Não é de hoje que se discute a precariedade da situação dos trabalhadores que trabalham com a produção do fumo. Junto com essa discussão, crescem as promessas governamentais de apoio, aos trabalhadores e para oferecer alternativas à pratica desta atividade. Mas até agora, os projetos para tentar retirar os trabalhadores dessa situação tiveram pouco avanço. E, enquanto o fumo ainda for um dos mercados mais atraentes de produção, a previsão não é das melhores.

No papel, os programas de auxílio ao fumicultor são excelentes. Mas colocá-los em prática é um processo que caminha a passos bem mais lentos do que os próprios trabalhadores gostariam. Entre eles está o Programa Mais Alimentos, do Ministério do Desenvolvimento Agrário (MDA), lançado em julho do ano passado, que prevê a diversificação da produção.

Os R$ 15 milhões previstos no orçamento chegaram a ser encaminhados para entidades como Federação dos Trabalhadores na Agricultura Familiar da Região Sul (Fetraf-Sul), Confederação Nacional dos Trabalhadores na Agricultura (Contag) e universidades para o desenvolvimento de pesquisas.

Mesmo assim, para a ideia deslanchar é imprescindível um suporte maior, conforme aponta o assessor técnico da Fetraf-Sul para a área do fumo, Albino Gewehr. “A maioria dos agricultores gostaria que o programa avançasse rápido, há vontade de diversificar, mas o projeto carece de um suporte maior. Uma opção seria investir em agentes rurais para capacitar os trabalhadores”, avalia.

Também em parceria com o MDA, o Instituto Os Guardiões da Natureza trabalha para oferecer aos produtores de tabaco novas fontes de renda atreladas ao comércio de alimento orgânico.

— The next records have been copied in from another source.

File: config.mk
export PLATFORM = sky130hd
export DESIGN_NAME = reqfifo_drain
export DESIGN_NICKNAME = d
export VERILOG_FILES = /design/src/rtl/mc_req_pkg.sv /design/src/rtl/reqfifo_obuf.sv /design/src/rtl/reqfifo_drain.sv
export SDC_FILE = /design/constraint.sdc
export NUM_CORES = 2
export LEC_CHECK = 0
export BUFFER_PORTS_ARGS = -buffer_cell sky130_fd_sc_hd__buf_4
export CORE_AREA = 2 2 566 568
export DETAILED_ROUTE_END_ITERATION = 8
export DIE_AREA = 0 0 568 570
export SKIP_CTS_REPAIR_TIMING = 1
export SLEW_MARGIN = 20
export SYNTH_ARGS = -nofsm -noshare
export SYNTH_HDL_FRONTEND = slang
export SYNTH_SLANG_ARGS = --single-unit
File: constraint.sdc
create_clock -name clk -period 42.1 [get_ports clk]
set_input_delay 0 -clock clk [delete_from_list [all_inputs] [get_ports clk]]
set_output_delay 0 -clock clk [all_outputs]
set_load 0.01 [all_outputs]
File: src/rtl/mc_req_pkg.sv
`default_nettype none
// ============================================================================
// Module   : mc_req_pkg
// Purpose  : Field map and decode helpers for 640-bit request FIFO words.
// Revision : 1.0
// ============================================================================
package mc_req_pkg;

    localparam int REQ_W      = 640;
    localparam int WDATA_LSB  = 0;
    localparam int WDATA_W    = 512;
    localparam int BYTEEN_LSB = 512;
    localparam int BYTEEN_W   = 64;
    localparam int ADDR_LSB   = 576;
    localparam int ADDR_W     = 46;
    localparam int CMD_LSB    = 622;
    localparam int CMD_W      = 2;
    localparam int TAG_LSB    = 624;
    localparam int TAG_W      = 12;
    localparam int RSVD_LSB   = 636;
    localparam int RSVD_W     = 4;

    typedef enum logic [CMD_W-1:0] {
        CMD_RD = 2'b00,
        CMD_WR = 2'b01
    } cmd_e;

    typedef struct packed {
        logic                is_wr;
        logic [ADDR_W-1:0]   addr;
        logic [TAG_W-1:0]    tag;
        logic [BYTEEN_W-1:0] byteen;
        logic [WDATA_W-1:0]  wdata;
    } req_t;

    function automatic logic word_legal(input logic [REQ_W-1:0] w);
        return !w[CMD_LSB+1] && (w[RSVD_LSB +: RSVD_W] == '0);
    endfunction

    function automatic req_t word_decode(input logic [REQ_W-1:0] w);
        req_t r;
        r.is_wr  = (w[CMD_LSB +: CMD_W] == CMD_WR);
        r.addr   = w[ADDR_LSB +: ADDR_W];
        r.tag    = w[TAG_LSB +: TAG_W];
        r.byteen = w[BYTEEN_LSB +: BYTEEN_W];
        r.wdata  = w[WDATA_LSB +: WDATA_W];
        return r;
    endfunction

endpackage
`default_nettype wire

File: src/rtl/reqfifo_obuf.sv
`default_nettype none
// ============================================================================
// Module   : reqfifo_obuf
// Purpose  : Synchronous circular buffer with occupancy count and head data.
// Revision : 1.0
// ============================================================================
module reqfifo_obuf #(
    parameter int DEPTH = 4,
    parameter int W     = 8
) (
    input  logic                  clk,
    input  logic                  reset,
    input  logic                  i_push,
    input  logic [W-1:0]          i_din,
    input  logic                  i_pop,
    output logic [$clog2(DEPTH):0] o_occ,
    output logic [W-1:0]          o_head
);

    localparam int c_ptr_w = $clog2(DEPTH);

    logic [W-1:0]       r_mem [DEPTH];
    logic [c_ptr_w-1:0] r_wr_ptr;
    logic [c_ptr_w-1:0] r_rd_ptr;
    logic [c_ptr_w:0]   r_occ;

    function automatic logic [c_ptr_w-1:0] ptr_next(input logic [c_ptr_w-1:0] p);
        return (p == c_ptr_w'(DEPTH-1)) ? '0 : p + 1'b1;
    endfunction

    // Storage is not reset: only the pointers define what is valid.
    always_ff @(posedge clk) begin
        if (i_push) begin
            r_mem[r_wr_ptr] <= i_din;
        end
    end

    always_ff @(posedge clk) begin
        if (reset) begin
            r_wr_ptr <= '0;
            r_rd_ptr <= '0;
            r_occ    <= '0;
        end else begin
            if (i_push) begin
                r_wr_ptr <= ptr_next(r_wr_ptr);
            end
            if (i_pop) begin
                r_rd_ptr <= ptr_next(r_rd_ptr);
            end
            case ({i_push, i_pop})
                2'b10:   r_occ <= r_occ + 1'b1;
                2'b01:   r_occ <= r_occ - 1'b1;
                default: r_occ <= r_occ;
            endcase
        end
    end

    assign o_occ  = r_occ;
    assign o_head = r_mem[r_rd_ptr];

    a_occ_bound: assert property (@(posedge clk) disable iff (reset)
        r_occ <= (c_ptr_w+1)'(DEPTH));

endmodule
`default_nettype wire

File: src/rtl/reqfifo_drain.sv
`default_nettype none
// ============================================================================
// Module   : reqfifo_drain
// Purpose  : Credit-controlled reader of the request FIFO; decodes, drops
//            malformed words and presents requests over valid/ready.
// Revision : 1.0
// ============================================================================
module reqfifo_drain
    import mc_req_pkg::*;
#(
    parameter int FIFO_RD_LAT = 1,
    parameter int OBUF_DEPTH  = 4,
    parameter int CNT_W       = 32
) (
    input  logic               clk,
    input  logic               reset,
    input  logic [REQ_W-1:0]   fifo_q,
    input  logic               fifo_rdempty,
    output logic               fifo_rdreq,
    output logic               mc_req_valid,
    input  logic               mc_req_ready,
    output logic               mc_req_is_wr,
    output logic [ADDR_W-1:0]  mc_req_addr,
    output logic [TAG_W-1:0]   mc_req_tag,
    output logic [WDATA_W-1:0] mc_req_wdata,
    output logic [BYTEEN_W-1:0] mc_req_byteen,
    output logic               drop_pulse,
    output logic [CNT_W-1:0]   drop_cnt,
    output logic [CNT_W-1:0]   issue_cnt,
    output logic               busy
);

    localparam int c_occ_w = $clog2(OBUF_DEPTH) + 1;

    logic [FIFO_RD_LAT-1:0] r_vld_sr;
    logic [c_occ_w-1:0]     r_infl;
    logic [c_occ_w-1:0]     w_occ;
    logic [c_occ_w:0]       w_credit_sum;
    logic                   w_rdreq;
    logic                   w_exit;
    logic                   w_push;
    logic                   w_drop;
    logic                   w_pop;
    req_t                   w_dec;
    req_t                   w_head;
    logic                   r_drop_pulse;
    logic [CNT_W-1:0]       r_drop_cnt;
    logic [CNT_W-1:0]       r_issue_cnt;

    // Credits come only from registered occupancy/in-flight state, so ready
    // never reaches the FIFO read request combinationally.
    assign w_credit_sum = {1'b0, w_occ} + {1'b0, r_infl};
    assign w_rdreq      = !reset && !fifo_rdempty &&
                          (w_credit_sum < (c_occ_w+1)'(OBUF_DEPTH));

    assign w_exit = r_vld_sr[FIFO_RD_LAT-1];
    assign w_dec  = word_decode(fifo_q);
    assign w_push = w_exit && word_legal(fifo_q);
    assign w_drop = w_exit && !word_legal(fifo_q);
    assign w_pop  = mc_req_valid && mc_req_ready;

    always_ff @(posedge clk) begin
        if (reset) begin
            r_vld_sr     <= '0;
            r_infl       <= '0;
            r_drop_pulse <= 1'b0;
            r_drop_cnt   <= '0;
            r_issue_cnt  <= '0;
        end else begin
            r_vld_sr     <= (r_vld_sr << 1) | FIFO_RD_LAT'(w_rdreq);
            r_infl       <= r_infl + c_occ_w'(w_rdreq) - c_occ_w'(w_exit);
            r_drop_pulse <= w_drop;
            if (w_drop && (r_drop_cnt != '1)) begin
                r_drop_cnt <= r_drop_cnt + CNT_W'(1);
            end
            if (w_pop) begin
                r_issue_cnt <= r_issue_cnt + CNT_W'(1);
            end
        end
    end

    reqfifo_obuf #(
        .DEPTH (OBUF_DEPTH),
        .W     ($bits(req_t))
    ) u_obuf (
        .clk    (clk),
        .reset  (reset),
        .i_push (w_push),
        .i_din  (w_dec),
        .i_pop  (w_pop),
        .o_occ  (w_occ),
        .o_head (w_head)
    );

    assign fifo_rdreq    = w_rdreq;
    assign mc_req_valid  = (w_occ != '0);
    assign mc_req_is_wr  = w_head.is_wr;
    assign mc_req_addr   = w_head.addr;
    assign mc_req_tag    = w_head.tag;
    assign mc_req_wdata  = w_head.wdata;
    assign mc_req_byteen = w_head.byteen;
    assign drop_pulse    = r_drop_pulse;
    assign drop_cnt      = r_drop_cnt;
    assign issue_cnt     = r_issue_cnt;
    assign busy          = (w_occ != '0) || (r_infl != '0);

    a_no_rd_empty: assert property (@(posedge clk) disable iff (reset)
        !(fifo_rdreq && fifo_rdempty));

    a_stall_hold: assert property (@(posedge clk) disable iff (reset)
        (mc_req_valid && !mc_req_ready) |=> (mc_req_valid && $stable(w_head)));

endmodule
`default_nettype wire

==> results.py <==
metrics = {
    "sta": {
        "fin_hold_ws_ns": 0.01641,
        "fin_skew_ns": 0.07074,
        "slew_viol_final": 0,
        "finalHoldViolCount": 0,
        "setup_tns_ns": 0,
        "period_share_pct": 16.00,
        "min_period_ns": 6.734,
        "tightest_slew_ns": 1.114,
        "rsz0062_at_grt": "false",
        "max_slew_margin_pct": 25.75,
        "setup_viol_count_final": 0,
        "fmax_ghz": 0.1485,
    },
    "logic_synthesis": {
        "ys_seq_elements": 2618,
        "avgSynthCellArea_sq_um": 25.27,
        "ys_types": 47,
        "netlist_area_sq_um": 94980,
        "seq_area_frac_synth_pct": 81.95,
        "ys_warn_count": 0,
        "ys.flop_type": "edfxtp_1",
        "syn_nets": 4417,
        "synthArstFlopShare_pct": 0,
        "synthCells": 3759,
        "synth_edf_count": 2540,
    },
    "clock_network": {
        "cts_buffer_depth": 4,
        "cts_num_sinks": 2618,
        "cts_buffers": 282,
        "cts_tree": "yes",
        "root_buffer": "clkbuf_16",
        "clk_pin_slew_worst_paths_ns": 0.06,
        "htreeDepth": 5,
        "clock_latency_ns": 0.88,
    },
    "grt": {
        "grt_overflow": 0,
        "grt.total_usage_pct": 15.30,
        "grt_pass1_wl_microns": 359200,
        "grt_max_degree": 128,
        "first_global_vias": 47780,
        "antenna_found_initial": 125,
    },
    "floorplanning": {
        "dieWidth_microns": 568,
        "die_h_microns": 570,
        "fp.dieArea_sq_um": 323800,
        "design.core.area_sq_um": 317300,
        "initial_core_util_pct": 29.94,
        "rows": 207,
        "num_io_pins": 1347,
    },
    "setup_path": {
        "cp_cell_sequence": "dlygate4sd3_1 > buf_4 > or4_1 > nor2_1 > and3_4 > buf_4 > buf_4 > buf_4 > buf_4 > buf_4 > buf_4",
        "cp-endpoint": "u_obuf.r_mem[2][236]",
        "cp-start-kind": "input pin",
        "rr_worst_depth": 7,
        "end_kind": "flop",
        "reg2reg_to": "u_obuf.r_mem[2][236]",
        "cp.arrival_ns": 7.18,
        "crit_top_cell": "buf_4",
        "reg2reg_slack_ns": 35.65,
        "critPathLaunch": "fifo_q[637]",
        "crit_type": "input pin to flop",
        "worstPathMaxFanout": 64,
        "rr_startpoint": "r_vld_sr",
        "required_ns": 42.54,
        "worst_path_max_delay_cell": "buf_4",
        "critPathMaxStageDelay_ns": 0.88,
    },
    "drt": {
        "antenna_left": 0,
        "drc_errors": 0,
        "viasPerCell": 4.716,
        "routedWlPerCell_microns": 24.26,
        "drtIter0Drc": 4916,
        "routed_wl_microns": 267300,
        "vias": 51950,
        "first_pass_iters": 5,
    },
    "run_status": {
        "status": "finished, final reports clean",
    },
    "power": {
        "seqPwrFrac_pct": 52.3,
        "intPower_mw": 4.366,
        "leakage_nw": 43.54,
        "vdd_drop_max_v": 0.00003760,
        "p_comb_share_pct": 4.2,
        "pwr-share-clk_pct": 43.5,
        "switching_share_pct": 20.21,
        "p_switching_mw": 1.106,
        "p_per_area_nw_per_um2": 41.55,
    },
    "place": {
        "io_buffers": 1346,
        "dp_hpwl_microns": 175100,
        "placedCellCount": 9193,
        "gp_congestion": 0.8176,
    },
    "finish": {
        "area_growth_pct": 38.66,
        "final_layout_size_suffix_gt1_share_pct": 36.35,
        "finalNonFillerCells": 11020,
        "final_common_cell": "edfxtp_1",
        "final_cell_mix": "edfxtp_1 (2540), buf_4 (1408), dlygate4sd3_1 (1234), mux4_2 (635), clkbuf_16 (287)",
        "nNetsFinal": 7189,
    },
    "run": {
        "maxCapViolations": 0,
    },
    "min_path": {
        "min_delay_path_depth": 2,
        "hp-class": "input pin to flop",
    },
}
-- worst max-delay path: cells and delay by family --
family | cells | cell delay [ns]
buffers and inverters | 8 | 5.11
AND/OR/NAND/NOR | 3 | 1.69
-- Yosys cell counts (2+ instances only) --
cell type	instances	share of area, %
or2_2	2	0.013
edfxtp_1	2540	80
nand4_1	9	0.059
nand2_1	28	0.11
nand3_1	22	0.12
inv_1	24	0.095
ha_1	12	0.16
xor2_1	8	0.074
or4_1	18	0.14
buf_6	3	0.036
a21oi_1	34	0.18
o21ai_1	4	0.021
nor4_1	10	0.066
clkbuf_1	69	0.27
or3_1	16	0.11
nor2_1	48	0.19
mux2_4	2	0.032
and4_1	6	0.055
nor4_2	3	0.040
nand4_2	2	0.026
and3_1	6	0.040
nor3_1	13	0.068
buf_1	58	0.23
xnor2_1	26	0.24
a311oi_1	2	0.018
nor2b_1	7	0.046
fa_1	2	0.042
dfxtp_1	78	1.6
mux4_2	635	15
o21ai_0	12	0.063
mux2_2	2	0.024
buf_2	29	0.15
o31ai_1	15	0.12
-- kinds of logic after synthesis --
logic type,Yosys count,share of synthesized area [%]
AOI/OAI and AO/OA,74,0.4729
xor gates and xnor gates,34,0.3135
DFF,2618,81.95
muxes,640,15.12
adders and majority gates,14,0.2002
and+or+nand+nor,195,1.136
buffers and inverters,184,0.8062
-- through the flow --
stage          util, %  setup WS (ns)  power (mW)  area, sq um
2_1_floorplan        -          25.81       2.949        94980
3_3_place_gp     34.75          34.94       3.034       110300
3_5_place_dp     34.75          34.99       3.040       110300
4_1_cts          37.55          35.06       5.415       119100
5_1_grt          41.48          34.65       5.635       131600
6_report         41.51          35.37       5.471       131700
-- registers in the layout, summed over array words and instances, names as in the netlist, named ones only --
| signal | flops |
|---|---|
| u_obuf.o_occ | 3 |
| u_obuf.r_mem | 2540 |
| drop_pulse | 1 |
| drop_cnt | 32 |
| r_infl | 3 |
| r_vld_sr | 1 |
| u_obuf.r_rd_ptr | 2 |
| u_obuf.r_wr_ptr | 2 |
| issue_cnt | 32 |
-- power by group through the flow --
stage,Clock [mW],Combinational [mW],Sequential (mW)
2_1_floorplan,0,0.0281,2.92
3_3_place_gp,0,0.116,2.92
3_5_place_dp,0,0.123,2.92
4_1_cts,2.43,0.123,2.86
5_1_grt,2.53,0.241,2.86
6_report,2.38,0.228,2.86
-- layout make-up --
type,instances,area (sq um)
antenna,86,215.2
multi-input combinational,957,16400
timing repair buffer,2648,23040
inverter,24,90.09
clock buffer,352,7486
tap,4180,5230
sequential,2618,77840
fill,27480,185600
clock inverter,150,1390
-- per-layer routing --
metal  track usage (%)  wire (microns)
met4             4.186            7412
met2             25.42          132400
met3             6.865           25410
met1             17.85          101700
met5                 0             398
-- worst min path at each step --
stage,slack (ns),to,start
global route,-0.02,u_obuf.r_mem[1][506],fifo_q[506]
CTS,-0.78,u_obuf.r_mem[0][357],fifo_q[357]
detailed placement,0.20,r_vld_sr,fifo_rdempty
finish,0.02,u_obuf.r_mem[1][91],fifo_q[91]
global placement,0.20,u_obuf.r_mem[0][302],fifo_q[302]
floorplan,0.06,fifo_rdreq,fifo_rdempty
Note: power is estimated with default switching activity, not from simulation.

A presidente do Instituto, Vânia Mara Moreira dos Santos, reconhece que não é um trabalho fácil.

“Todos querem sair da cultura do fumo, mas não conseguem por causa das dívidas. Um agricultor de Rebouças, por exemplo, começou com uma dívida de R$ 10 mil. Agora a dívida já inclui familiares, o montante subiu para R$ 147 mil e tudo o que eles têm está penhorado”, aponta.

Para Santos, falta eficácia nos programas estaduais e federais. “Existe muito enfeite, mas não políticas públicas sérias e eficientes. O governo diz que vai ajudar a diversificar a produção, mas atende um número restrito de agricultores”, conclui.

A denúncia sobre a participação de cerca de de 80 mil crianças no trabalho do fumo chegou à Comissão de Direitos Humanos do Senado no meio do ano passado. Mesmo com audiência pública para pedir esclarecimentos às autoridades responsáveis pela fiscalização do trabalho infantil no Estado, efetivamente, ainda não se percebem mudanças.